Vanity Fair published an article for January, 2011, titled "Deadly Medicine" in which the reader will most definitely begin to question any FDA approved psychiatric medication.  "The authors investigate the globalization of the pharmaceutical industry, and the U.S. Government's failure to rein in a lethal profit machine".1

Seroquel is an antipsychotic drug that carries FDA warnings such as abnormal dreams, dyskinesia, thinking abnormally, tardive dyskinesia, vertigo, involuntary movements, anorexia and hypothyroidism. 

What is even more troubling about the FDA approval is that per the Vanity Fair report,

"To secure the F.D.A.’s approval for Seroquel, which ultimately would go to treat schizophrenia, bipolar disorders, and manic episodes associated with bipolar disorder, AstraZeneca, the fifth-largest pharmaceutical company, conducted clinical trials across Asia, Europe, and the United States. Among the sites: Shenyang and more than a dozen other cities in China, and multiple cities in Bulgaria, Estonia, Hungary, Latvia, Lithuania, Croatia, Indonesia, Malaysia, Poland, the Russian Federation, Serbia, Ukraine, and Taiwan."

This drug was originally approved for schizoprhenic patients, but off-label uses have become rampant. 

The articles states, "Up to 70 percent of the prescriptions for Seroquel were written for a purpose other than the one for which it had been approved, and sales rose to more than $4 billion a year."

Reportedly, AstraZeneca was not completely open about the side effects of this drug.  Many pediatric and adult patients have developed diabetes since its release on the market. This, then, prompts the use of another round of drugs used to treat the diabetes. 

The article continues,

"In an internal e-mail from 1997 discussing a study comparing Seroquel with an older anti-psychotic drug, Haldol, a company executive praised the work of the project physician, saying she had done a great “smoke-and-mirrors job,” which “should minimize (and dare I venture to suggest) could put a positive spin (in terms of safety) on this cursed study.” After the e-mail was disclosed, in February 2009, the company said that the document cannot “obscure the fact that AstraZeneca acted responsibly and appropriately as it developed and marketed” the drug. In April, AstraZeneca reached a half-billion-dollar settlement with the federal government over its marketing of Seroquel. The U.S. attorney in Philadelphia, where the settlement was filed, declared that the company had “turned patients into guinea pigs in an unsupervised drug test.” Meanwhile, the company was facing more than 25,000 product-liability lawsuits filed by people who contended the drug had caused their diabetes."

The primary message in the Vanity Fair investigations is that the drug trials are occuring outside the U.S. and say that there are many U.S. medical investigators that perfer it that way because the regulations are much more lax.
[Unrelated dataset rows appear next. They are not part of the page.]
### flow/design.v
module Alu(input [31:0] scr_A, scr_B,
           input [2:0] alu_ctr,
			  output reg [31:0] result,
			  output reg z_flag );
always @(*)
begin
result='b0;
z_flag ='b1;
case(alu_ctr)
	  3'b000: begin
	  result = scr_A & scr_B;
	  if(result == 0) begin
	     z_flag = 1;
	  end else begin
	     z_flag = 0;
	  end
	  end
	  3'b001: begin
	  result = scr_A | scr_B;
	  if(result == 0) begin
	     z_flag = 1;
	  end else begin
	     z_flag = 0;
	  end
	  end
	  3'b010: begin
	  result = scr_A + scr_B;
	  if(result == 0) begin
	     z_flag = 1;
	  end else begin
	     z_flag = 0;
	  end
	  end
	  3'b100: begin
	  result = scr_A - scr_B;
	  if(result == 0) begin
	     z_flag = 1;
	  end else begin
	     z_flag = 0;
	  end
	  end
	  3'b101: begin
	  result = scr_A * scr_B;
	  if(result == 0) begin
	     z_flag = 1;
	  end else begin
	     z_flag = 0;
	  end
	  end
	  3'b110: begin
	  if(scr_A < scr_B) begin
	     result = 1;
	  end else begin
	     result = 0;
	  end
	  if(result == 0) begin
	     z_flag = 1;
	  end else begin
	     z_flag = 0;
	  end
	  end
	  default : begin
	  result = 0;
	  z_flag = 1'b1;
	  end
endcase	  
end
endmodule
"A study of 174 trials under the Pediatric Exclusivity Provision found that 9 percent of them did not report the location or number of sites of the clinical trials. Of those that did, two-thirds had been conducted in at least one country outside the United States, and 11 percent were conducted entirely outside the United States. Of the 79 trials with more than 100 subjects participating, 87 percent enrolled patients outside the United States. As is the case with adult studies, many children’s trials conducted abroad are neither reported nor catalogued on any publicly accessible government database. There is no public record of their existence or their results."

Consumers beware and ensure, minimally, that you do safeguard your basic human right of full informed consent.  Take a look at the listed FDA warnings and side effects of all psychiatric prescriptions.